#### [TASK ITEM]
Across all the records, filter for lines with the word "localparam" and copy them.

#### [INFORMATION]
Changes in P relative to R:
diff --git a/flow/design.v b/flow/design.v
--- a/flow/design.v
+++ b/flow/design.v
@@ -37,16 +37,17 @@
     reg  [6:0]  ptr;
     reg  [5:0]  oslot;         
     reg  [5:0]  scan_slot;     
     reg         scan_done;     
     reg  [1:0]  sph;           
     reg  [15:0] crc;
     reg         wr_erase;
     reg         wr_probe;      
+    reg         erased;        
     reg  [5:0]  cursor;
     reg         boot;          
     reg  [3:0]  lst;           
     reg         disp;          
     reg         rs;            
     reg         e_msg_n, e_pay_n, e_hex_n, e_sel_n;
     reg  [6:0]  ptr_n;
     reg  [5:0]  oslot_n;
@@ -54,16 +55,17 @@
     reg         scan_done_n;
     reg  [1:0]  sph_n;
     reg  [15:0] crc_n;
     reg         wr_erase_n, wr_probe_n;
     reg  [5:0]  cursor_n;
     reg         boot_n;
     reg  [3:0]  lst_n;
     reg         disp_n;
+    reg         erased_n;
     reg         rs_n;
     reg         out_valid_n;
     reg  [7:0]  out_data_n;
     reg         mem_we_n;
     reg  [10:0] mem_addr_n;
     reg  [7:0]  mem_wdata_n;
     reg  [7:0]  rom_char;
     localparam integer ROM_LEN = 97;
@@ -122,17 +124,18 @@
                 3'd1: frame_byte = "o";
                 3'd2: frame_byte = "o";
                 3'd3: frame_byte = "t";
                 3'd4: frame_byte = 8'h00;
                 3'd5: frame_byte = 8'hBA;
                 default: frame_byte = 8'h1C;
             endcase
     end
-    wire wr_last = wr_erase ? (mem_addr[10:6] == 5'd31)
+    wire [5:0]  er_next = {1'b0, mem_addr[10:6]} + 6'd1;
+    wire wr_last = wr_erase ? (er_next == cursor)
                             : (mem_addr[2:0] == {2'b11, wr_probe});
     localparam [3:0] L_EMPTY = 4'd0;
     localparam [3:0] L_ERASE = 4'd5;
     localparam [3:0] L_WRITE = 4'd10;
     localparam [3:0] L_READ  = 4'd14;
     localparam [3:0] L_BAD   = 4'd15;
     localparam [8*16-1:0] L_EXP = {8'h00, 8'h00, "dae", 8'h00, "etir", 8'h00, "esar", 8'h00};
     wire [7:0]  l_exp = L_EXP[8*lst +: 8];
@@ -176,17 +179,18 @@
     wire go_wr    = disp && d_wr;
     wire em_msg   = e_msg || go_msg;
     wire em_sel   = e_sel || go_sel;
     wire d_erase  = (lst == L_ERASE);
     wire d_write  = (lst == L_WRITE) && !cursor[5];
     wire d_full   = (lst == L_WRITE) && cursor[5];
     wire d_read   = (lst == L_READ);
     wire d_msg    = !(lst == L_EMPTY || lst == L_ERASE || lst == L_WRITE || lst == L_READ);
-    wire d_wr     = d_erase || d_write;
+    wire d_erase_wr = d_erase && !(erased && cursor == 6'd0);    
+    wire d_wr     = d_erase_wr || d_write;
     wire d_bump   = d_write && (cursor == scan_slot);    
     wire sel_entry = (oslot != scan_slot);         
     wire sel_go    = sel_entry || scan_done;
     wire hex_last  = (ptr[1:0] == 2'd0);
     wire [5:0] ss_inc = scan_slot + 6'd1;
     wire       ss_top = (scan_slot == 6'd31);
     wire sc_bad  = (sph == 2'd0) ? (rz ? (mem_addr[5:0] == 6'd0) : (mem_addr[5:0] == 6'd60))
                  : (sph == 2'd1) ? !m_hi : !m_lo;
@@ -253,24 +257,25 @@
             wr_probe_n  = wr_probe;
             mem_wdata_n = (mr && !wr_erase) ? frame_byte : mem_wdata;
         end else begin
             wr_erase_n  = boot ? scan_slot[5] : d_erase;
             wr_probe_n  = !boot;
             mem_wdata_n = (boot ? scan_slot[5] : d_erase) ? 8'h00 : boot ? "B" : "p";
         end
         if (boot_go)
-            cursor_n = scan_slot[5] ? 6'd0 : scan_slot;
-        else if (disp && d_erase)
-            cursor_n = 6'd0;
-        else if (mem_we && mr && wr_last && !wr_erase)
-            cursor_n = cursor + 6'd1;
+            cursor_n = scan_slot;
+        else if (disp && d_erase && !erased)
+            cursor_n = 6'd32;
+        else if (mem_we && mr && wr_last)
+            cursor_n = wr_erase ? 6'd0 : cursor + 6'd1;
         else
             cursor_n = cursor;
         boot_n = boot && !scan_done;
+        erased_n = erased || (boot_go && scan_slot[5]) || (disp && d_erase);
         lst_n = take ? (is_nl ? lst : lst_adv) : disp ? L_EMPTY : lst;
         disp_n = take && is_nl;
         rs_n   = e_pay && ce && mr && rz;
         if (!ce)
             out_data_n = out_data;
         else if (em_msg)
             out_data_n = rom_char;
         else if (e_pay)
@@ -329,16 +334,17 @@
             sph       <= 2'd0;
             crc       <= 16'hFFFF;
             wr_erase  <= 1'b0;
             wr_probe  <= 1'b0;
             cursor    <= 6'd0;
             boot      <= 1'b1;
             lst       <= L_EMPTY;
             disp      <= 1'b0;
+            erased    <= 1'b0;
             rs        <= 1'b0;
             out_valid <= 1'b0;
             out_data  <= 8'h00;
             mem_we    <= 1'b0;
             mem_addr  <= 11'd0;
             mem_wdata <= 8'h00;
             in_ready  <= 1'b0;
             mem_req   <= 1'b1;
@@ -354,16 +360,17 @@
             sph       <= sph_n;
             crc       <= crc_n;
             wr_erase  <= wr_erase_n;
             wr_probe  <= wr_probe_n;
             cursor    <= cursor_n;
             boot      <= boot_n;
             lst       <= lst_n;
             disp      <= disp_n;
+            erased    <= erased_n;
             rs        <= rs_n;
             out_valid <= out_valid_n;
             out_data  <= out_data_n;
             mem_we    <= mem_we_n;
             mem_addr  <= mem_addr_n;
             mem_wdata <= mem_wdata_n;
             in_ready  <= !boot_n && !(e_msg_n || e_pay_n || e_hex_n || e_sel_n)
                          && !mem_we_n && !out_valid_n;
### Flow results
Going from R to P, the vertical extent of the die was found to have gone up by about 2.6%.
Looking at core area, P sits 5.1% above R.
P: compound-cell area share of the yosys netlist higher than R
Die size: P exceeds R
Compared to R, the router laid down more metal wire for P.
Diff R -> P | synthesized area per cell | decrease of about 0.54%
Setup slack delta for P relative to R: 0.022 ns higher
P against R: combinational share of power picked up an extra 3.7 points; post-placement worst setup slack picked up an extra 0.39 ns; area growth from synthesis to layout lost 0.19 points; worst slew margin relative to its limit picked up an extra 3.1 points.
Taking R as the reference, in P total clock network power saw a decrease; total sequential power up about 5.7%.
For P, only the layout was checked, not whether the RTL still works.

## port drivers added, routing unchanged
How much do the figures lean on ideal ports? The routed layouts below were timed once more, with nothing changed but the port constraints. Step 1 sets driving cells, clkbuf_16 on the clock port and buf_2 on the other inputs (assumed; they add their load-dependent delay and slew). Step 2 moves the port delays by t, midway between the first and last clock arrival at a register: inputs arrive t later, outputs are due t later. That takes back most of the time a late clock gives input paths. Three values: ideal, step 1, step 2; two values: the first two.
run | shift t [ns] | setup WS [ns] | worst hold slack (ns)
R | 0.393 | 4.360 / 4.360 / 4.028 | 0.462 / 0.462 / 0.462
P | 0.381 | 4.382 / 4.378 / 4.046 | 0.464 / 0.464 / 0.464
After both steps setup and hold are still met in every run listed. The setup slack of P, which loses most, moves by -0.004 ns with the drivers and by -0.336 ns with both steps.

--

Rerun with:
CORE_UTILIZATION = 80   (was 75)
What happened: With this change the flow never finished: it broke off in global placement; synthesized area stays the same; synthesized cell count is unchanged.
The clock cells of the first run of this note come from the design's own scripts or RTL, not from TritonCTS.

#### [TASK RESPONSE]
     localparam integer ROM_LEN = 97;
     localparam [3:0] L_EMPTY = 4'd0;
     localparam [3:0] L_ERASE = 4'd5;
     localparam [3:0] L_WRITE = 4'd10;
     localparam [3:0] L_READ  = 4'd14;
     localparam [3:0] L_BAD   = 4'd15;
     localparam [8*16-1:0] L_EXP = {8'h00, 8'h00, "dae", 8'h00, "etir", 8'h00, "esar", 8'h00};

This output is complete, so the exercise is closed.